**Dataset records**
++++++++++++++++++++
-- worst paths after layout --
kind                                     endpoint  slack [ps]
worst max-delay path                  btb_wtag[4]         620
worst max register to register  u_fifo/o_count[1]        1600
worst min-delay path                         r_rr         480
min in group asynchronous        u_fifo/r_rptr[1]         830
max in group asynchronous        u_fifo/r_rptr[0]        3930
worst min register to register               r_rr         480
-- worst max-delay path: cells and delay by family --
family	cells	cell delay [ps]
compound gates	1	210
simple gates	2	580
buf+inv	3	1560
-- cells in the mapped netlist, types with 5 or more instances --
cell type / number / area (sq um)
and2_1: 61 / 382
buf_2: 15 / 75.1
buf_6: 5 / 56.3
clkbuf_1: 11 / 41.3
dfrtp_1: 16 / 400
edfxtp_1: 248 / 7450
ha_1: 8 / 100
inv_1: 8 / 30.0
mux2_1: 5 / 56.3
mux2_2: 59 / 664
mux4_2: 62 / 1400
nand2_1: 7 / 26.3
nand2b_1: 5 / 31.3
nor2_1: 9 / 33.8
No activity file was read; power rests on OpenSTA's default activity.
++++++++++++++++++++
**Task requirements**
Repeat every line of the data verbatim.

**Exercise answer**
-- worst paths after layout --
kind                                     endpoint  slack [ps]
worst max-delay path                  btb_wtag[4]         620
worst max register to register  u_fifo/o_count[1]        1600
worst min-delay path                         r_rr         480
min in group asynchronous        u_fifo/r_rptr[1]         830
max in group asynchronous        u_fifo/r_rptr[0]        3930
worst min register to register               r_rr         480
-- worst max-delay path: cells and delay by family --
family	cells	cell delay [ps]
compound gates	1	210
simple gates	2	580
buf+inv	3	1560
-- cells in the mapped netlist, types with 5 or more instances --
cell type / number / area (sq um)
and2_1: 61 / 382
buf_2: 15 / 75.1
buf_6: 5 / 56.3
clkbuf_1: 11 / 41.3
dfrtp_1: 16 / 400
edfxtp_1: 248 / 7450
ha_1: 8 / 100
inv_1: 8 / 30.0
mux2_1: 5 / 56.3
mux2_2: 59 / 664
mux4_2: 62 / 1400
nand2_1: 7 / 26.3
nand2b_1: 5 / 31.3
nor2_1: 9 / 33.8
No activity file was read; power rests on OpenSTA's default activity.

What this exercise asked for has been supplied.